Ejemplo 2: búsqueda de fuerza bruta
Este adversario (llámelo A 1 ) intentará criptoanalizar su entrada por fuerza bruta . Tiene su propia implementación de DES. Da una sola consulta a su oráculo, pidiendo que se cifre la cadena de 64 bits de todos los ceros. Llame al texto cifrado resultante E 0 . Luego ejecuta una búsqueda de claves exhaustiva. El algoritmo tiene este aspecto:
E 0 = consulta_oracle (0) para k en 0,1, ..., 2 56 -1: si DES k (0) == E 0 : volver 1 volver 0
Esto busca en todo el espacio de claves DES de 56 bits y devuelve "1" si probablemente encuentra una clave coincidente. En la práctica, se requieren varios textos sin formato para confirmar la clave, ya que dos claves diferentes pueden dar como resultado uno o más pares de texto sin formato-texto cifrado coincidentes. Si no se encuentra ninguna clave, devuelve 0.

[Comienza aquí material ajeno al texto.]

### src/rtl/count_seq_pkg.sv
// Shared types for the count-sequence decoder: FSM states, step classes, direction codes.
package count_seq_pkg;

    typedef enum logic [1:0] {
        ACQUIRE,
        LOCK,
        TRACK
    } seq_state_t;

    typedef enum logic [1:0] {
        ZERO,
        UP,
        DOWN,
        ILLEGAL
    } step_class_t;

    localparam logic DIR_UP   = 1'b0;
    localparam logic DIR_DOWN = 1'b1;

endpackage

### src/rtl/count_step_classify.sv
// Combinational step classifier: compares a new count against the previous one modulo 2^WIDTH.
module count_step_classify
    import count_seq_pkg::*;
#(
    parameter int WIDTH = 3
) (
    input  logic [WIDTH-1:0] prev,
    input  logic [WIDTH-1:0] q_in,
    output step_class_t      step
);

    logic [WIDTH-1:0] delta;

    always_comb begin
        delta = q_in - prev;
        // UP is tested before DOWN so a 1-bit bus, where both deltas coincide, reads as UP
        if (delta == '0)
            step = ZERO;
        else if (delta == WIDTH'(1))
            step = UP;
        else if (delta == '1)
            step = DOWN;
        else
            step = ILLEGAL;
    end

endmodule

### src/rtl/count_seq_decoder.sv
// Observer for up/down counter buses: recovers direction, tracks position, flags illegal jumps.
// Optional COUNT_SEQ_GLITCH_FILTER_EN: a value is accepted only after two matching strobes.
module count_seq_decoder
    import count_seq_pkg::*;
#(
    parameter int WIDTH      = 3,
    parameter int POS_W      = 8,
    parameter int LOCK_STEPS = 2,
    parameter int ERR_W      = 4
) (
    input  logic             clk,
    input  logic             clear,
    input  logic [WIDTH-1:0] q_in,
    input  logic             sample_en,
    output logic             dir,
    output logic             valid,
    output logic [POS_W-1:0] position,
    output logic             step_err,
    output logic [ERR_W-1:0] err_count
);

    localparam int              LCW      = $clog2(LOCK_STEPS + 1) + 1;
    localparam logic [LCW-1:0]  LOCK_TGT = LCW'(LOCK_STEPS);

    seq_state_t       state, state_nxt;
    step_class_t      step;
    logic [WIDTH-1:0] prev, prev_nxt;
    logic [LCW-1:0]   lock_cnt, lock_nxt, lock_inc;
    logic             dir_nxt, valid_nxt, step_err_nxt;
    logic [POS_W-1:0] pos_nxt;
    logic [ERR_W-1:0] err_nxt;
    logic             accept;

`ifdef COUNT_SEQ_GLITCH_FILTER_EN
    logic [WIDTH-1:0] cand;
    logic             cand_ok;

    // Every strobe becomes the new candidate; a strobe matching the previous one is accepted
    always_ff @(posedge clk or negedge clear) begin
        if (!clear) begin
            cand    <= '0;
            cand_ok <= 1'b0;
        end else if (sample_en) begin
            cand    <= q_in;
            cand_ok <= 1'b1;
        end
    end

    assign accept = sample_en && cand_ok && (q_in == cand);
`else
    assign accept = sample_en;
`endif

    count_step_classify #(.WIDTH(WIDTH)) u_classify (
        .prev (prev),
        .q_in (q_in),
        .step (step)
    );

    always_ff @(posedge clk or negedge clear) begin
        if (!clear) begin
            state     <= ACQUIRE;
            prev      <= '0;
            lock_cnt  <= '0;
            dir       <= DIR_UP;
            valid     <= 1'b0;
            position  <= '0;
            step_err  <= 1'b0;
            err_count <= '0;
        end else begin
            state     <= state_nxt;
            prev      <= prev_nxt;
            lock_cnt  <= lock_nxt;
            dir       <= dir_nxt;
            valid     <= valid_nxt;
            position  <= pos_nxt;
            step_err  <= step_err_nxt;
            err_count <= err_nxt;
        end
    end

    always_comb begin
        state_nxt    = state;
        prev_nxt     = prev;
        lock_nxt     = lock_cnt;
        dir_nxt      = dir;
        valid_nxt    = valid;
        pos_nxt      = position;
        err_nxt      = err_count;
        step_err_nxt = 1'b0;
        lock_inc     = lock_cnt + 1'b1;

        if (accept) begin
            unique case (state)
                ACQUIRE: begin
                    prev_nxt  = q_in;
                    lock_nxt  = '0;
                    state_nxt = LOCK;
                end
                LOCK, TRACK: begin
                    unique case (step)
                        ZERO: begin
                        end
                        UP, DOWN: begin
                            prev_nxt = q_in;
                            dir_nxt  = (step == DOWN) ? DIR_DOWN : DIR_UP;
                            pos_nxt  = (step == DOWN) ? position - POS_W'(1)
                                                      : position + POS_W'(1);
                            if (state == LOCK) begin
                                lock_nxt = lock_inc;
                                if (lock_inc >= LOCK_TGT) begin
                                    state_nxt = TRACK;
                                    valid_nxt = 1'b1;
                                end
                            end
                        end
                        default: begin
                            step_err_nxt = 1'b1;
                            if (err_count != '1)
                                err_nxt = err_count + 1'b1;
                            prev_nxt  = q_in;
                            lock_nxt  = '0;
                            valid_nxt = 1'b0;
                            state_nxt = LOCK;
                        end
                    endcase
                end
                default: state_nxt = ACQUIRE;
            endcase
        end
    end

endmodule
File: config.mk
export PLATFORM = sky130hd
export DESIGN_NAME = wfg_drive_spi_flat
export DESIGN_NICKNAME = d
export VERILOG_FILES = /design/src/rtl/wfg_drive_spi_if.sv /design/src/rtl/wfg_drive_spi.sv /design/src/flat_wrapper.sv
export SDC_FILE = /design/constraint.sdc
export NUM_CORES = 1
export LEC_CHECK = 0
export CAP_MARGIN = 20
export CORE_MARGIN = 1.5
export CORE_UTILIZATION = 51
export CTS_CLUSTER_DIAMETER = 150
export DETAILED_ROUTE_END_ITERATION = 8
export MAX_ROUTING_LAYER = met4
export PLACE_DENSITY_LB_ADDON = 0.08
export SLEW_MARGIN = 30
export SYNTH_ARGS = -nofsm -noshare
export SYNTH_HDL_FRONTEND = slang
export SYNTH_SLANG_ARGS = --single-unit
File: constraint.sdc
create_clock -name clk -period 1.6 [get_ports clk]
set_input_delay 0.24 -clock clk [delete_from_list [all_inputs] [get_ports clk]]
set_output_delay 0.24 -clock clk [all_outputs]
set_load 0.005 [all_outputs]
### src/rtl/constants_pkg.sv
// Shared datapath constants and mux select encodings for the ALU datapath.
package constants_pkg;

   localparam int unsigned REGISTER_DATA_BITS = 8;

   typedef enum logic {
      REGISTER_FILE = 1'b0,
      IMMEDIATE     = 1'b1
   } b_sel_e;

   typedef enum logic [1:0] {
      ALU_OUTPUT     = 2'd0,
      INST_IMMEDIATE = 2'd1,
      MEM_LOAD       = 2'd2,
      REG_FILE_RD0   = 2'd3
   } out_sel_e;

endpackage : constants_pkg

### src/rtl/alu.sv
// Adder/subtractor with carry-out and zero detect; cin doubles as the subtract control.
// Optional signed overflow output when ALU_OVERFLOW_EN is defined.
module alu
   import constants_pkg::*;
#(
   parameter int unsigned WIDTH = REGISTER_DATA_BITS
) (
   input  logic [WIDTH-1:0] a,
   input  logic [WIDTH-1:0] b,
   input  logic             cin,
`ifdef ALU_OVERFLOW_EN
   output logic             ovf,
`endif
   output logic [WIDTH-1:0] result,
   output logic             cout,
   output logic             zero
);

   logic [WIDTH-1:0] b_eff;
   logic [WIDTH:0]   sum;

   // Subtract is A + ~B + 1; cout=1 then means no borrow.
   always_comb begin
      b_eff = cin ? ~b : b;
      sum   = {1'b0, a} + {1'b0, b_eff} + (WIDTH+1)'(cin);
   end

   assign result = sum[WIDTH-1:0];
   assign cout   = sum[WIDTH];
   assign zero   = (sum[WIDTH-1:0] == '0);

`ifdef ALU_OVERFLOW_EN
   // Operands of equal sign producing a result of the other sign.
   assign ovf = (a[WIDTH-1] == b_eff[WIDTH-1]) && (sum[WIDTH-1] != a[WIDTH-1]);
`endif

endmodule : alu

### src/rtl/alu_datapath.sv
// ALU datapath: operand-B mux, adder, write-back mux and registered flags.
// Define ALU_OVERFLOW_EN to add the ovf / ovf_flag signed-overflow outputs.
module alu_datapath
   import constants_pkg::*;
#(
   parameter int unsigned DATA_BITS = REGISTER_DATA_BITS
) (
   input  logic                 clk,
   input  logic                 reset,
   input  logic [DATA_BITS-1:0] rd0_data,
   input  logic [DATA_BITS-1:0] rd1_data,
   input  logic [DATA_BITS-1:0] immediate,
   input  logic [DATA_BITS-1:0] mem_load,
   input  logic                 b_sel,
   input  logic [1:0]           out_sel,
   input  logic                 subtract,
   input  logic                 flags_we,
   output logic [DATA_BITS-1:0] alu_result,
   output logic [DATA_BITS-1:0] out,
   output logic                 cout,
   output logic                 zero,
`ifdef ALU_OVERFLOW_EN
   output logic                 ovf,
   output logic                 ovf_flag,
`endif
   output logic                 carry_flag,
   output logic                 zero_flag
);

   logic [DATA_BITS-1:0] operand_b;
   logic                 carry_flag_q, carry_flag_d;
   logic                 zero_flag_q,  zero_flag_d;

   // Operand B select.
   always_comb begin
      operand_b = rd1_data;
      if (b_sel_e'(b_sel) == IMMEDIATE) begin
         operand_b = immediate;
      end
   end

   alu #(
      .WIDTH (DATA_BITS)
   ) u_alu (
      .a      (rd0_data),
      .b      (operand_b),
      .cin    (subtract),
`ifdef ALU_OVERFLOW_EN
      .ovf    (ovf),
`endif
      .result (alu_result),
      .cout   (cout),
      .zero   (zero)
   );

   // Write-back select; only the chosen input reaches out.
   always_comb begin
      out = alu_result;
      case (out_sel_e'(out_sel))
         ALU_OUTPUT:     out = alu_result;
         INST_IMMEDIATE: out = immediate;
         MEM_LOAD:       out = mem_load;
         REG_FILE_RD0:   out = rd0_data;
         default:        out = alu_result;
      endcase
   end

   always_comb begin
      carry_flag_d = carry_flag_q;
      zero_flag_d  = zero_flag_q;
      if (flags_we) begin
         carry_flag_d = cout;
         zero_flag_d  = zero;
      end
   end

   always_ff @(posedge clk) begin
      if (!reset) begin
         carry_flag_q <= 1'b0;
         zero_flag_q  <= 1'b0;
      end else begin
         carry_flag_q <= carry_flag_d;
         zero_flag_q  <= zero_flag_d;
      end
   end

   assign carry_flag = carry_flag_q;
   assign zero_flag  = zero_flag_q;

`ifdef ALU_OVERFLOW_EN
   logic ovf_flag_q, ovf_flag_d;

   always_comb begin
      ovf_flag_d = ovf_flag_q;
      if (flags_we) begin
         ovf_flag_d = ovf;
      end
   end

   always_ff @(posedge clk) begin
      if (!reset) begin
         ovf_flag_q <= 1'b0;
      end else begin
         ovf_flag_q <= ovf_flag_d;
      end
   end

   assign ovf_flag = ovf_flag_q;
`endif

endmodule : alu_datapath

### config.mk
export PLATFORM = sky130hd
export DESIGN_NAME = alu_datapath
export DESIGN_NICKNAME = d
export VERILOG_FILES = /design/src/rtl/constants_pkg.sv /design/src/rtl/alu.sv /design/src/rtl/alu_datapath.sv
export SDC_FILE = /design/constraint.sdc
export NUM_CORES = 1
export LEC_CHECK = 0
export BUFFER_PORTS_ARGS = -buffer_cell sky130_fd_sc_hd__buf_2
export CAP_MARGIN = 20
export CORE_ASPECT_RATIO = 1.2
export CORE_UTILIZATION = 45
export CTS_BUF_LIST = sky130_fd_sc_hd__clkbuf_8
export DETAILED_ROUTE_END_ITERATION = 8
export GPL_TIMING_DRIVEN = 0
export HOLD_SLACK_MARGIN = 0.06
export PLACE_DENSITY = 0.87
export SYNTH_ARGS = -nofsm -noshare
export SYNTH_HDL_FRONTEND = slang
export SYNTH_SLANG_ARGS = --single-unit
### constraint.sdc
create_clock -name clk -period 4.2 [get_ports clk]
set_input_delay 0.21 -clock clk [delete_from_list [all_inputs] [get_ports clk]]
set_output_delay 0.21 -clock clk [all_outputs]
set_load 0.01 [all_outputs]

Si el oráculo de entrada es DES, esta búsqueda exhaustiva seguramente encontrará la clave, por lo que Pr [A 1 (F) = 1] = 1. Si el oráculo de entrada es una permutación aleatoria, hay 2 64 valores posibles de E 0 , y como máximo 2 56 de ellos se examinarán en la búsqueda de claves DES. Entonces, la probabilidad de que A 1 devuelva 1 es como máximo 2 −8 . Es decir:
, entonces
por lo que la ventaja es de al menos aproximadamente 0,996. Este es un distintivo casi seguro, pero no es una falla de seguridad porque no es más rápido que la búsqueda de fuerza bruta, después de todo, es la búsqueda de fuerza bruta.